PNNL

Abstract

Only a handful of high-halide salt waste forms have been demonstrated for vitrification-based immobilization strategies for halide-salt nuclear waste streams (e.g., pyroprocessing wastes, molten salt reactor wastes) and they all have low waste loading potential as well as low chemical durability for high-alkali streams. An alternative approach to direct salt immobilization is salt partitioning prior to waste form fabrication and one option for partitioning is halide removal (dehalogenation). Removing the halogen fraction from through dehalogenation can significantly reduce the waste volume requiring disposal in the primary waste form. When dehalogenation is performed using organic acids, the dehalogenation reagent can decompose during high-temperature vitrification, reducing waste loading limitations in the waste form.
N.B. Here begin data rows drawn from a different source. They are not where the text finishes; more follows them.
What follows belongs to an exercise in optimizing a design on an open flow for small area, a short achievable clock period and few clock cycles; a production flow would make more cautious choices. Power and IR drop assume default switching activity.

== the baseline ==
==> flow/design.v <==
module e20_cache_level #(
    parameter BLK_BITS = 2,    
    parameter ROW_BITS = 3,    
    parameter WAYS     = 2
) (
    input  wire                 clk,
    input  wire                 rst,
    input  wire                 access,    
    input  wire [12:0]          addr,
    output wire [ROW_BITS-1:0]  row,
    output reg                  hit
);
    localparam TAG_BITS = 13 - BLK_BITS - ROW_BITS;
    localparam ROWS     = 1 << ROW_BITS;
    localparam LINES    = ROWS * WAYS;
    wire [TAG_BITS-1:0] tag = addr[12:BLK_BITS+ROW_BITS];
    assign row = addr[BLK_BITS+ROW_BITS-1:BLK_BITS];
    wire [LINES*TAG_BITS-1:0] tags_flat;
    wire [LINES-1:0]          valid_flat;
    wire [WAYS*TAG_BITS-1:0] row_tags  = tags_flat[row*WAYS*TAG_BITS +: WAYS*TAG_BITS];
    wire [WAYS-1:0]          row_valid = valid_flat[row*WAYS +: WAYS];
    integer i;
    reg [WAYS-1:0] shift;      
    always @(*) begin
        hit   = 1'b0;
        shift = {WAYS{1'b1}};  
        for (i = 0; i < WAYS; i = i + 1) begin
            if (row_valid[i] && row_tags[i*TAG_BITS +: TAG_BITS] == tag)
                hit = 1'b1;
        end
        if (hit) begin
            for (i = 0; i < WAYS; i = i + 1)
                shift[i] = 1'b0;
            for (i = 0; i < WAYS; i = i + 1) begin
                if (row_valid[i] && row_tags[i*TAG_BITS +: TAG_BITS] == tag)
                    shift = ~((1 << i) - 1);    
            end
        end
    end
    genvar r, p;
    generate
        for (r = 0; r < ROWS; r = r + 1) begin : g_row
            wire upd = access && (row == r);
            for (p = 0; p < WAYS; p = p + 1) begin : g_line
                reg [TAG_BITS-1:0] tag_q;
                reg                valid_q;
                wire [TAG_BITS-1:0] tag_in;
                wire                valid_in;
                if (p == WAYS - 1) begin : g_end
                    assign tag_in   = tag;
                    assign valid_in = 1'b1;
                end else begin : g_mid
                    assign tag_in   = tags_flat[(r*WAYS+p+1)*TAG_BITS +: TAG_BITS];
                    assign valid_in = valid_flat[r*WAYS+p+1];
                end
                always @(posedge clk) begin
                    if (rst) begin
                        valid_q <= 1'b0;
                    end else if (upd && shift[p]) begin
                        tag_q   <= tag_in;
                        valid_q <= valid_in;
                    end
                end
                assign tags_flat[(r*WAYS+p)*TAG_BITS +: TAG_BITS] = tag_q;
                assign valid_flat[r*WAYS+p] = valid_q;
            end
        end
    endgenerate
endmodule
In the current work, different organic acids (i.e., oxalic, formic, acetic, oxamic, and citric) were evaluated for dehalogenation efficiency of a simple chloride salt simulant (7.19% LaCl3, 53.77% LiCl, and 39.04% KCl, by mole) and a more complex chloride salt simulant called ERV3 (electrorefiner version 3) at 150°C–300°C and using H+:Cl-molar ratios of 1:1, 2:1, and 3:1. Additionally, a borosilicate glass waste form called TARS (or The Average of Refined Specifications) was formulated for dehalogenated ERV3, with the waste form properties characterized.